First formed as a studio project for Malkmus and Kannberg, Pavement became a full-fledged band around 1992. While their initial material was marked by low recording quality and Noise Pop and Post-Punk influences (especially from The Fall), the band became more accessible, at least sonically, starting in The '90s - their albums Slanted and Enchanted and Crooked Rain, Crooked Rain established them as indie rock heroes and brought them a degree of popularity among indie kids. They moved away from outright indie into Neoclassical Punk Zydeco Rockabilly territory starting with Wowee Zowee (a change Malkmus attributed to excessive marijuana smoking), without losing their trademark messiness, while their last two albums are noticeably mellower and spacier (Terror Twilight verging on the OK Computerish at times due to sharing a producer in Nigel Godrich).

Pavement broke up in 1999 due to intra-band conflict (especially between the others and Malkmus), and reunited pretty epically in 2010. However, Malkmus has said that no further tours are planned, and Nastanovich ruled out the possibility of new material, saying Malkmus no longer writes "songs in the Pavement mindset." They haven't ruled out the possibility of more performances at some point in the future, but said it wouldn't be anytime soon because they wanted to "keep it fun" and didn't want people who saw them in 2010 to feel ripped off that they had a second reunion so quickly.
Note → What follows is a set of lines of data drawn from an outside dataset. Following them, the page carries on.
==> src/rtl/ga23_sdr_tile_server_if.sv <==
`default_nettype none
// ============================================================================
// ga23_sdr_tile_server_if : layer row-fetch bus and SDRAM read-port bundle
// Rev 1.0
// ============================================================================
interface ga23_sdr_tile_server_if #(
    parameter int NUM_LAYERS = 3,
    parameter int ADDR_W     = 22,
    parameter int MEM_ADDR_W = 25
);
    logic [NUM_LAYERS-1:0]        sdr_req;
    logic [NUM_LAYERS*ADDR_W-1:0] sdr_addr;
    logic [NUM_LAYERS*32-1:0]     sdr_data;
    logic [NUM_LAYERS-1:0]        sdr_rdy;
    logic [MEM_ADDR_W-1:0]        mem_addr;
    logic                         mem_req;
    logic                         mem_ack;
    logic [31:0]                  mem_data;
    logic                         mem_valid;
    logic [7:0]                   drop_count;

    modport slave (
        input  sdr_req, sdr_addr, mem_ack, mem_data, mem_valid,
        output sdr_data, sdr_rdy, mem_addr, mem_req, drop_count
    );

    modport master (
        output sdr_req, sdr_addr, mem_ack, mem_data, mem_valid,
        input  sdr_data, sdr_rdy, mem_addr, mem_req, drop_count
    );
endinterface
`default_nettype wire

==> src/rtl/ga23_sdr_tile_server.sv <==
`default_nettype none
// ============================================================================
// ga23_sdr_tile_server : round-robin tile-row fetch server onto one SDRAM read port
// Rev 1.0
// ============================================================================
module ga23_sdr_tile_server #(
    parameter int                    NUM_LAYERS = 3,
    parameter int                    ADDR_W     = 22,
    parameter int                    MEM_ADDR_W = 25,
    parameter logic [MEM_ADDR_W-1:0] ROM_BASE   = '0
) (
    input  wire                    clk,
    input  wire                    reset_n,
    ga23_sdr_tile_server_if.slave  bus
);
    localparam int IDX_W = (NUM_LAYERS > 1) ? $clog2(NUM_LAYERS) : 1;

    typedef enum logic [1:0] {
        S_IDLE = 2'd0,
        S_REQ  = 2'd1,
        S_WAIT = 2'd2
    } state_t;

    state_t                     r_state;
    state_t                     w_state_n;
    logic [NUM_LAYERS-1:0]      r_pending;
    logic [ADDR_W-1:0]          r_paddr [NUM_LAYERS];
    logic [IDX_W-1:0]           r_owner;
    logic [IDX_W-1:0]           r_rr_last;
    logic                       r_stale;
    logic [MEM_ADDR_W-1:0]      r_mem_addr;
    logic                       r_mem_req;
    logic [NUM_LAYERS*32-1:0]   r_sdr_data;
    logic [NUM_LAYERS-1:0]      r_sdr_rdy;
    logic [7:0]                 r_drop;

    logic                       w_grant_vld;
    logic [IDX_W-1:0]           w_grant_idx;
    logic                       w_do_grant;
    logic                       w_ack_take;
    logic                       w_deliver;
    logic [3:0]                 w_drop_inc;
    logic [8:0]                 w_drop_sum;

    // Cyclic search from rr_last+1; scanning downward lets the nearest hit win.
    always_comb begin
        int idx;
        idx         = 0;
        w_grant_vld = 1'b0;
        w_grant_idx = '0;
        for (int k = NUM_LAYERS; k >= 1; k--) begin
            idx = (int'(r_rr_last) + k) % NUM_LAYERS;
            if (r_pending[idx]) begin
                w_grant_vld = 1'b1;
                w_grant_idx = IDX_W'(idx);
            end
        end
    end

    always_ff @(posedge clk) begin
        if (!reset_n) r_state <= S_IDLE;
        else          r_state <= w_state_n;
    end

    always_comb begin
        w_state_n  = r_state;
        w_do_grant = 1'b0;
        w_ack_take = 1'b0;
        w_deliver  = 1'b0;
        case (r_state)
            S_IDLE: begin
                if (w_grant_vld) begin
                    w_do_grant = 1'b1;
                    w_state_n  = S_REQ;
                end
            end
            S_REQ: begin
                if (bus.mem_ack) begin
                    w_ack_take = 1'b1;
                    if (bus.mem_valid) begin
                        w_deliver = 1'b1;
                        w_state_n = S_IDLE;
                    end else begin
                        w_state_n = S_WAIT;
                    end
                end
            end
            S_WAIT: begin
                if (bus.mem_valid) begin
                    w_deliver = 1'b1;
                    w_state_n = S_IDLE;
                end
            end
            default: w_state_n = S_IDLE;
        endcase
    end

    // A re-request on the layer being granted this clk is not an overwrite.
    always_comb begin
        w_drop_inc = '0;
        for (int i = 0; i < NUM_LAYERS; i++) begin
            if (bus.sdr_req[i] && r_pending[i] &&
                !(w_do_grant && (w_grant_idx == IDX_W'(i))))
                w_drop_inc = w_drop_inc + 4'd1;
        end
        if (w_deliver && r_stale)
            w_drop_inc = w_drop_inc + 4'd1;
        w_drop_sum = {1'b0, r_drop} + 9'(w_drop_inc);
    end

    always_ff @(posedge clk) begin
        if (!reset_n) begin
            r_pending  <= '0;
            for (int i = 0; i < NUM_LAYERS; i++) r_paddr[i] <= '0;
            r_owner    <= '0;
            r_rr_last  <= IDX_W'(NUM_LAYERS - 1);
            r_stale    <= 1'b0;
            r_mem_addr <= '0;
            r_mem_req  <= 1'b0;
            r_sdr_data <= '0;
            r_sdr_rdy  <= '0;
            r_drop     <= '0;
        end else begin
            r_sdr_rdy <= '0;
            r_drop    <= w_drop_sum[8] ? 8'hFF : w_drop_sum[7:0];

            for (int i = 0; i < NUM_LAYERS; i++) begin
                if (bus.sdr_req[i]) begin
                    r_pending[i] <= 1'b1;
                    r_paddr[i]   <= bus.sdr_addr[i*ADDR_W +: ADDR_W];
                end else if (w_do_grant && (w_grant_idx == IDX_W'(i))) begin
                    r_pending[i] <= 1'b0;
                end
            end

            if (w_do_grant) begin
                r_owner    <= w_grant_idx;
                r_rr_last  <= w_grant_idx;
                r_stale    <= bus.sdr_req[w_grant_idx];
                r_mem_addr <= ROM_BASE + MEM_ADDR_W'(r_paddr[w_grant_idx]);
                r_mem_req  <= 1'b1;
            end else if (r_state != S_IDLE && bus.sdr_req[r_owner]) begin
                r_stale <= 1'b1;
            end

            if (w_ack_take)
                r_mem_req <= 1'b0;

            if (w_deliver && !r_stale) begin
                r_sdr_data[32*r_owner +: 32] <= bus.mem_data;
                r_sdr_rdy[r_owner]           <= 1'b1;
            end
        end
    end

    assign bus.mem_addr   = r_mem_addr;
    assign bus.mem_req    = r_mem_req;
    assign bus.sdr_data   = r_sdr_data;
    assign bus.sdr_rdy    = r_sdr_rdy;
    assign bus.drop_count = r_drop;
endmodule
`default_nettype wire

==> src/flat_wrapper.sv <==
// flat-port wrapper written by rule: the top's interface ports become plain ports
module ga23_sdr_tile_server_flat 
#(
    parameter int                    NUM_LAYERS = 3,
    parameter int                    ADDR_W     = 22,
    parameter int                    MEM_ADDR_W = 25,
    parameter logic [MEM_ADDR_W-1:0] ROM_BASE   = '0
)
  (clk, reset_n, bus_sdr_req, bus_sdr_addr, bus_mem_ack, bus_mem_data, bus_mem_valid, bus_sdr_data, bus_sdr_rdy, bus_mem_addr, bus_mem_req, bus_drop_count);
  ga23_sdr_tile_server_if #(.NUM_LAYERS(NUM_LAYERS), .ADDR_W(ADDR_W), .MEM_ADDR_W(MEM_ADDR_W)) bus_i ();
  input  wire clk;
  input  wire reset_n;
  input wire logic [$bits(bus_i.sdr_req)-1:0] bus_sdr_req;
  input wire logic [$bits(bus_i.sdr_addr)-1:0] bus_sdr_addr;
  input wire logic [$bits(bus_i.mem_ack)-1:0] bus_mem_ack;
  input wire logic [$bits(bus_i.mem_data)-1:0] bus_mem_data;
  input wire logic [$bits(bus_i.mem_valid)-1:0] bus_mem_valid;
  output wire logic [$bits(bus_i.sdr_data)-1:0] bus_sdr_data;
  output wire logic [$bits(bus_i.sdr_rdy)-1:0] bus_sdr_rdy;
  output wire logic [$bits(bus_i.mem_addr)-1:0] bus_mem_addr;
  output wire logic [$bits(bus_i.mem_req)-1:0] bus_mem_req;
  output wire logic [$bits(bus_i.drop_count)-1:0] bus_drop_count;
  assign bus_i.sdr_req = bus_sdr_req;
  assign bus_i.sdr_addr = bus_sdr_addr;
  assign bus_i.mem_ack = bus_mem_ack;
  assign bus_i.mem_data = bus_mem_data;
  assign bus_i.mem_valid = bus_mem_valid;
  assign bus_sdr_data = bus_i.sdr_data;
  assign bus_sdr_rdy = bus_i.sdr_rdy;
  assign bus_mem_addr = bus_i.mem_addr;
  assign bus_mem_req = bus_i.mem_req;
  assign bus_drop_count = bus_i.drop_count;
  ga23_sdr_tile_server #(.NUM_LAYERS(NUM_LAYERS), .ADDR_W(ADDR_W), .MEM_ADDR_W(MEM_ADDR_W), .ROM_BASE(ROM_BASE)) u_core (.clk(clk), .reset_n(reset_n), .bus(bus_i));
endmodule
Some of the other members (Kannberg and Young, specifically) have joined Malkmus onstage at various solo shows, but there hasn't been a full reunion.

After the breakup of the band, Malkmus has had an extensive solo career, with six full-length albums released to date; Kannberg released two albums and an EP with his band Preston School of Industry and two albums as Spiral Stairs; Ibold has performed with a number of bands, including Sonic Youth and Free Kitten; Young has released three albums under the name Gary Young's Hospital; Nastanovich has performed with Silver Jews, Palace Brothers, Tall Dwarfs, Pale Horse Riders, and Misshapen Lodge; West currently sings in the band Marble Valley, which has released five albums and an EP.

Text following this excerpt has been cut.